* _Aim of the task_: Where the string "strengths" occurs in a line of the entries below, copy that line.
Segment Open
### config.mk
export PLATFORM = sky130hd
export DESIGN_NAME = modular_arithmetic_unit
export DESIGN_NICKNAME = d
export VERILOG_FILES = /design/src/sv/mau_pkg.sv /design/src/sv/modular_arithmetic_unit.sv /design/src/sv/mau_mulred.sv
export SDC_FILE = /design/constraint.sdc
export NUM_CORES = 2
export LEC_CHECK = 0
export BUFFER_PORTS_ARGS = -buffer_cell sky130_fd_sc_hd__buf_2
export CORE_UTILIZATION = 28
export CTS_CLUSTER_DIAMETER = 60
export DETAILED_ROUTE_END_ITERATION = 8
export GPL_TIMING_DRIVEN = 0
export PLACE_DENSITY = 0.54
export SLEW_MARGIN = 20
export SYNTH_ARGS = -nofsm -noshare
export SYNTH_HDL_FRONTEND = slang
export SYNTH_SLANG_ARGS = --single-unit
export TNS_END_PERCENT = 10
### constraint.sdc
create_clock -name i_clk -period 8.6 [get_ports i_clk]
set_input_delay 1.72 -clock i_clk [delete_from_list [all_inputs] [get_ports i_clk]]
set_output_delay 1.72 -clock i_clk [all_outputs]
set_load 0.1 [all_outputs]
### src/sv/mau_pkg.sv
// ---------------------------------------------------------------------------
// mau_pkg
// Shared types and constants of the modular arithmetic unit.
// ---------------------------------------------------------------------------
package mau_pkg;

    // operation selector codes
    typedef enum logic [3:0] {
        FN_REDUCE = 4'd0,
        FN_ADD    = 4'd1,
        FN_SUB    = 4'd2,
        FN_MUL    = 4'd3,
        FN_POW    = 4'd4,
        FN_INV    = 4'd5,
        FN_DIV    = 4'd6,
        FN_INC    = 4'd7,
        FN_DEC    = 4'd8,
        FN_NEG    = 4'd9,
        FN_EQ     = 4'd10,
        FN_NEQ    = 4'd11
    } t_func;

    localparam int FUNC_W = 4;
    localparam int RAW_W  = 64;
    localparam int CNT_W  = 7;
    localparam logic [30:0] MOD_RESET = 31'd998244353;

endpackage
==> src/rtl/fcm_pkg.sv <==
package fcm_pkg;

    // Table depth and derived widths.
    localparam int MAX_TAPS  = 256;
    localparam int ADDR_W    = (MAX_TAPS > 1) ? $clog2(MAX_TAPS) : 1;
    localparam int CNT_W     = $clog2(MAX_TAPS + 1);

    // Fixed field widths.
    localparam int DATA_W    = 32;
    localparam int ACC_W     = 64;
    localparam int IDX_W     = 8;
    localparam int TAPCNT_W  = 9;
    localparam int OUT_SHIFT = 16;

    // Item kinds carried in tuser.
    localparam logic CMD_LOAD   = 1'b0;
    localparam logic CMD_SAMPLE = 1'b1;

    // Control from the sequencer to the multiply-accumulate unit.
    typedef struct packed {
        logic clear;
        logic valid;
    } t_mac_ctrl;

endpackage
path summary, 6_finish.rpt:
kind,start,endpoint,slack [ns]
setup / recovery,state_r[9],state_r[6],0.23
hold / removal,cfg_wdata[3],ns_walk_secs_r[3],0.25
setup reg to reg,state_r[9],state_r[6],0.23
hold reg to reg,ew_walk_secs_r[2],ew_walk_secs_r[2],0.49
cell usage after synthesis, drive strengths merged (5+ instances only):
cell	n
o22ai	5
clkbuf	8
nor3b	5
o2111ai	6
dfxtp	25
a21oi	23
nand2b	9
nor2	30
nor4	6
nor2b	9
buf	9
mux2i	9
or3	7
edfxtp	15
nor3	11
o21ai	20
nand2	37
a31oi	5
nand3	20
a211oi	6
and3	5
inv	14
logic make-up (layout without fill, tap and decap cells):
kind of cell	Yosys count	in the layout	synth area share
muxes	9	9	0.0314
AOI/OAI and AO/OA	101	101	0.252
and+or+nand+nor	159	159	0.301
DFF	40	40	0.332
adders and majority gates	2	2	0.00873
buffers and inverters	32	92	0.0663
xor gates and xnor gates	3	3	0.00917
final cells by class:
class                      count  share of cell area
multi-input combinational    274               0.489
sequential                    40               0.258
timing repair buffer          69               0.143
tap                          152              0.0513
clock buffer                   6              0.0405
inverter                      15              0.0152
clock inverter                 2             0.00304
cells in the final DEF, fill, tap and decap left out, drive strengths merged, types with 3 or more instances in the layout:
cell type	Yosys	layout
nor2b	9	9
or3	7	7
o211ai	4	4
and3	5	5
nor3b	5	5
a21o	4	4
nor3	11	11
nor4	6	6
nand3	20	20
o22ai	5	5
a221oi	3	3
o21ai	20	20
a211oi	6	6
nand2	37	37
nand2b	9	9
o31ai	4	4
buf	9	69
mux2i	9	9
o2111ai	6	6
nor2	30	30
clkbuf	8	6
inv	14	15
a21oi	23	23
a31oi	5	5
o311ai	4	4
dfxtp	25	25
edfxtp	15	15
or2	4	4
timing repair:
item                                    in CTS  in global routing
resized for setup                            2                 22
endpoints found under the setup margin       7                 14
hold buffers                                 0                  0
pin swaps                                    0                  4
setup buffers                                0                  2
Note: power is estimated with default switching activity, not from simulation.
===== config.mk =====
export PLATFORM = sky130hd
export DESIGN_NAME = khs_mul
export DESIGN_NICKNAME = d
export VERILOG_FILES = /design/src/rtl/khs_pkg.sv /design/src/rtl/khs_mul.sv
export SDC_FILE = /design/constraint.sdc
export NUM_CORES = 2
export LEC_CHECK = 0
export BUFFER_PORTS_ARGS = -buffer_cell sky130_fd_sc_hd__buf_2
export CORE_MARGIN = 3
export CORE_UTILIZATION = 70
export DETAILED_ROUTE_END_ITERATION = 8
export PLACE_DENSITY = 0.95
export SYNTH_ARGS = -nofsm -noshare
export SYNTH_HDL_FRONTEND = slang
export SYNTH_SLANG_ARGS = --single-unit

===== constraint.sdc =====
create_clock -name clk -period 18.02 [get_ports clk]
set_input_delay 0.901 -clock clk [delete_from_list [all_inputs] [get_ports clk]]
set_output_delay 0.901 -clock clk [all_outputs]
set_load 0.005 [all_outputs]
### config.mk
export PLATFORM = sky130hd
export DESIGN_NAME = khs_div
export DESIGN_NICKNAME = d
export VERILOG_FILES = /design/src/rtl/khs_pkg.sv /design/src/rtl/khs_div.sv
export SDC_FILE = /design/constraint.sdc
export NUM_CORES = 1
export LEC_CHECK = 0
export CORE_MARGIN = 2
export CORE_UTILIZATION = 50
export CTS_BUF_LIST = sky130_fd_sc_hd__clkbuf_2 sky130_fd_sc_hd__clkbuf_4 sky130_fd_sc_hd__clkbuf_8
export CTS_CLUSTER_SIZE = 40
export DETAILED_ROUTE_END_ITERATION = 10
export DONT_BUFFER_PORTS = 1
export MAX_ROUTING_LAYER = met4
export PLACE_DENSITY = 0.68
export SLEW_MARGIN = 0
export SYNTH_ARGS = -nofsm -noshare
export SYNTH_HDL_FRONTEND = slang
export SYNTH_SLANG_ARGS = --single-unit
export TNS_END_PERCENT = 10
### constraint.sdc
create_clock -name clk -period 3.4 [get_ports clk]
set_input_delay 0.34 -clock clk [delete_from_list [all_inputs] [get_ports clk]]
set_output_delay 0.34 -clock clk [all_outputs]
set_load 0.05 [all_outputs]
Segment Closed
* _Output of the task_:
cell usage after synthesis, drive strengths merged (5+ instances only):
cells in the final DEF, fill, tap and decap left out, drive strengths merged, types with 3 or more instances in the layout:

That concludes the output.